Future generations are cohorts of hypothetical people not yet born. Future generations are contrasted with current and past generations and evoked in order to encourage thinking about intergenerational equity. The moral patienthood of future generations has been argued for extensively among philosophers, and is thought of as an important, neglected cause by the effective altruism community. The term is often used in describing the conservation or preservation of cultural heritage or natural heritage.

The sustainability and climate movements have adopted the concept as a tool for enshrining principles of long-term thinking into law. The concept is often connected to indigenous thinking as a principle for ecological action, such as the seven generation concept attributed to Iroquois tradition.

== Sources ==
The term refers to the impact which the currently living generation has on the world which future generations will live in, the world they will inherit from humans living today. This concept is referred to in the most widely quoted definition of sustainability as a part of the concept sustainable development, is that of the Brundtland Commission of the United Nations on March 20, (1987): "sustainable development is development that meets the needs of the present without compromising the ability of future generations to meet their own needs."

The use of future generations in international law is in part recognized by the Charter of the United Nations which focuses on preventing the "scourge of war" on future generations. With the publication of UN Secretary-General's landmark Our Common Agenda report in September 2021, there has been a renewed interest in understanding, action for, and representing future generations in the multilateral system.

== Economics ==
The financial state of people in future generations is widely debated. However, a study in 2022 revealed that a majority of people believe that the financial state of future generations will be worse than their current state. Adults were interviewed in 19 countries (Japan, France, Italy, Canada, Spain, United Kingdom, Australia, United States, Belgium, Greece, Netherlands, South Korea, Germany, Malaysia, Hungary, Sweden, Poland, Singapore, and Israel), and the adults in almost every country agreed that the financial state of future generations would be worse.

The 19-country median was 70-27-3 (worse-better-same). The Pew Research Center was responsible for conducting the survey.

== Legal rights of future generations ==
Most implementations of future generations focus on enshrining the rights and needs of future generations in law, in order to represent those unable to voice their needs.

Several countries have tried enshrining obligations to future generations in law.
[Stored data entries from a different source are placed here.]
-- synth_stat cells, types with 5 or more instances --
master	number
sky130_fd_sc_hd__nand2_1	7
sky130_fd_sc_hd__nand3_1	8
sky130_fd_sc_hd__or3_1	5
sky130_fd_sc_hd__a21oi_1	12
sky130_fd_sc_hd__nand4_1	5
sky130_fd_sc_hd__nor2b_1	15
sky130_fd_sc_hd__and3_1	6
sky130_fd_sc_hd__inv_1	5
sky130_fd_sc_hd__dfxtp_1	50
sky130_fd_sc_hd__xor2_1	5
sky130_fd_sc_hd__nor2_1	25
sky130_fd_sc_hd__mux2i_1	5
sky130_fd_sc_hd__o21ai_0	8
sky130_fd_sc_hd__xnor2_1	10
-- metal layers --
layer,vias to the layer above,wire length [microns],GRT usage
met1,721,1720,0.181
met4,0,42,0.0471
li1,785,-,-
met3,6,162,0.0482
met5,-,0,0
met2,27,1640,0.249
## src/rtl/adds_pkg.sv

```systemverilog
// Shared types and helpers for the digit-serial add/subtract unit.
package adds_pkg;

  typedef enum logic [1:0] {
    IDLE = 2'd0,
    RUN  = 2'd1,
    FIN  = 2'd2
  } state_t;

  function automatic int ndig(input int width, input int digit);
    return width / digit;
  endfunction

  // Digit counter width; a single-digit operation still gets a 1-bit counter.
  function automatic int cnt_w(input int width, input int digit);
    return (width / digit) > 1 ? $clog2(width / digit) : 1;
  endfunction

  // Signed min (sign=1) or max (sign=0) for a given width, right-aligned in 64 bits.
  function automatic logic [63:0] sat_value(input int width, input logic sign);
    logic [63:0] msb;
    msb = 64'd1 << (width - 1);
    return sign ? msb : (msb - 64'd1);
  endfunction

endpackage

```

## src/rtl/adds_serial_if.sv

```systemverilog
// Operation request / result bundle for adds_serial, plus FSM state for observation.
interface adds_serial_if
  import adds_pkg::*;
#(
  parameter int WIDTH = 16
);
  // Handshake: start is sampled only while busy is low; operands, m and sat are
  // captured on that same edge. done pulses for one cycle when s and the flags
  // update, and busy stays high from the accept edge until the cycle after done.
  logic             start;
  logic [WIDTH-1:0] a;
  logic [WIDTH-1:0] b;
  logic             m;
  logic             sat;
  logic             busy;
  logic             done;
  logic [WIDTH-1:0] s;
  logic             cout;
  logic             v;
  logic             z;
  logic             neg;
  state_t           state;

  modport master (
    output start, a, b, m, sat,
    input  busy, done, s, cout, v, z, neg, state
  );

  modport slave (
    input  start, a, b, m, sat,
    output busy, done, s, cout, v, z, neg, state
  );

endinterface

```

## src/rtl/adds_digit.sv

```systemverilog
// Combinational DIGIT-bit ripple adder; also exposes the carry into its top bit.
module adds_digit #(
  parameter int DIGIT = 4
) (
  input  logic [DIGIT-1:0] a,
  input  logic [DIGIT-1:0] b,
  input  logic             cin,
  output logic [DIGIT-1:0] sum,
  output logic             cout,
  output logic             cmsb
);

  logic [DIGIT:0] c;

  assign c[0] = cin;

  for (genvar i = 0; i < DIGIT; i++) begin : g_bit
    fa u_fa (
      .a  (a[i]),
      .b  (b[i]),
      .ci (c[i]),
      .s  (sum[i]),
      .co (c[i+1])
    );
  end

  assign cout = c[DIGIT];
  assign cmsb = c[DIGIT-1];

endmodule

```

## src/rtl/fa.sv

```systemverilog
// Single-bit full adder cell.
module fa (
  input  logic a,
  input  logic b,
  input  logic ci,
  output logic s,
  output logic co
);

  assign s  = a ^ b ^ ci;
  assign co = (a & b) | (ci & (a ^ b));

endmodule

```

## src/rtl/adds_serial.sv

```systemverilog
// Digit-serial signed/unsigned add/subtract with carry, overflow, zero and negative
// flags and optional signed saturation. WIDTH must be a multiple of DIGIT, WIDTH <= 64.
module adds_serial
  import adds_pkg::*;
#(
  parameter int WIDTH = 16,
  parameter int DIGIT = 4
) (
  input  logic         clk,
  input  logic         rst_n,
  adds_serial_if.slave bus
);

  localparam int NDIG = ndig(WIDTH, DIGIT);
  localparam int CW   = cnt_w(WIDTH, DIGIT);
  localparam logic [CW-1:0] LAST = CW'(NDIG - 1);

  state_t           state;
  logic [WIDTH-1:0] a_sr;
  logic [WIDTH-1:0] nb_sr;
  logic [WIDTH-1:0] r_sr;
  logic             carry;
  logic             a_sign;
  logic             sat_q;
  logic [CW-1:0]    cnt;

  logic [DIGIT-1:0] dsum;
  logic             dcout;
  logic             dcmsb;
  logic [WIDTH-1:0] raw;
  logic             v_raw;
  logic [WIDTH-1:0] s_fin;

  adds_digit #(.DIGIT(DIGIT)) u_digit (
    .a    (a_sr[DIGIT-1:0]),
    .b    (nb_sr[DIGIT-1:0]),
    .cin  (carry),
    .sum  (dsum),
    .cout (dcout),
    .cmsb (dcmsb)
  );

  // Result shift register with the current digit's sum folded in at the top.
  if (DIGIT == WIDTH) begin : g_one_digit
    assign raw = dsum;
  end else begin : g_multi_digit
    assign raw = {dsum, r_sr[WIDTH-1:DIGIT]};
  end

  // Only meaningful on the last digit, where cmsb is the carry into bit WIDTH-1.
  always_comb begin
    v_raw = dcmsb ^ dcout;
    s_fin = (sat_q && v_raw) ? WIDTH'(sat_value(WIDTH, a_sign)) : raw;
  end

  always_ff @(posedge clk or negedge rst_n) begin
    if (!rst_n) begin
      state    <= IDLE;
      a_sr     <= '0;
      nb_sr    <= '0;
      r_sr     <= '0;
      carry    <= 1'b0;
      a_sign   <= 1'b0;
      sat_q    <= 1'b0;
      cnt      <= '0;
      bus.busy <= 1'b0;
      bus.done <= 1'b0;
      bus.s    <= '0;
      bus.cout <= 1'b0;
      bus.v    <= 1'b0;
      bus.z    <= 1'b0;
      bus.neg  <= 1'b0;
    end else begin
      bus.done <= 1'b0;
      unique case (state)
        IDLE: begin
          if (bus.start) begin
            a_sr     <= bus.a;
            nb_sr    <= bus.b ^ {WIDTH{bus.m}};
            carry    <= bus.m;
            a_sign   <= bus.a[WIDTH-1];
            sat_q    <= bus.sat;
            cnt      <= '0;
            bus.busy <= 1'b1;
            state    <= RUN;
          end
        end
        RUN: begin
          a_sr  <= a_sr >> DIGIT;
          nb_sr <= nb_sr >> DIGIT;
          r_sr  <= raw;
          carry <= dcout;
          if (cnt == LAST) begin
            bus.s    <= s_fin;
            bus.cout <= dcout;
            bus.v    <= v_raw;
            bus.z    <= (s_fin == '0);
            bus.neg  <= s_fin[WIDTH-1];
            bus.done <= 1'b1;
            state    <= FIN;
          end else begin
            cnt <= cnt + 1'b1;
          end
        end
        FIN: begin
          bus.busy <= 1'b0;
          state    <= IDLE;
        end
        default: state <= IDLE;
      endcase
    end
  end

  assign bus.state = state;

endmodule

```

## src/flat_wrapper.sv

```systemverilog
// flat-port wrapper written by rule: the top's interface ports become plain ports
module adds_serial_flat import adds_pkg::*;
#(
  parameter int WIDTH = 16,
  parameter int DIGIT = 4
)
  (clk, rst_n, bus_start, bus_a, bus_b, bus_m, bus_sat, bus_busy, bus_done, bus_s, bus_cout, bus_v, bus_z, bus_neg, bus_state);
  adds_serial_if #(.WIDTH(WIDTH)) bus_i ();
  input  logic clk;
  input  logic rst_n;
  input wire logic [$bits(bus_i.start)-1:0] bus_start;
  input wire logic [$bits(bus_i.a)-1:0] bus_a;
  input wire logic [$bits(bus_i.b)-1:0] bus_b;
  input wire logic [$bits(bus_i.m)-1:0] bus_m;
  input wire logic [$bits(bus_i.sat)-1:0] bus_sat;
  output wire logic [$bits(bus_i.busy)-1:0] bus_busy;
  output wire logic [$bits(bus_i.done)-1:0] bus_done;
  output wire logic [$bits(bus_i.s)-1:0] bus_s;
  output wire logic [$bits(bus_i.cout)-1:0] bus_cout;
  output wire logic [$bits(bus_i.v)-1:0] bus_v;
  output wire logic [$bits(bus_i.z)-1:0] bus_z;
  output wire logic [$bits(bus_i.neg)-1:0] bus_neg;
  output wire logic [$bits(bus_i.state)-1:0] bus_state;
  assign bus_i.start = bus_start;
  assign bus_i.a = bus_a;
  assign bus_i.b = bus_b;
  assign bus_i.m = bus_m;
  assign bus_i.sat = bus_sat;
  assign bus_busy = bus_i.busy;
  assign bus_done = bus_i.done;
  assign bus_s = bus_i.s;
  assign bus_cout = bus_i.cout;
  assign bus_v = bus_i.v;
  assign bus_z = bus_i.z;
  assign bus_neg = bus_i.neg;
  assign bus_state = bus_i.state;
  adds_serial #(.WIDTH(WIDTH), .DIGIT(DIGIT)) u_core (.clk(clk), .rst_n(rst_n), .bus(bus_i));
endmodule
```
In Wales, this moral obligation is encoded as a legal duty in the Well-being of Future Generations (Wales) Act 2015 and in the role of the Future Generations Commissioner. The first commissioner Sophie Howe modeled the role, proposing a number of new policies designed for future-thinking policy in Wales, including a 2020 Manifesto for the Future. Similarly in Hungary the office of the Hungarian Parliamentary Commissioner for Future Generations was established in 2008. While in the United Kingdom, an informal cross-party parliamentary group has been established to discuss issues around future generations.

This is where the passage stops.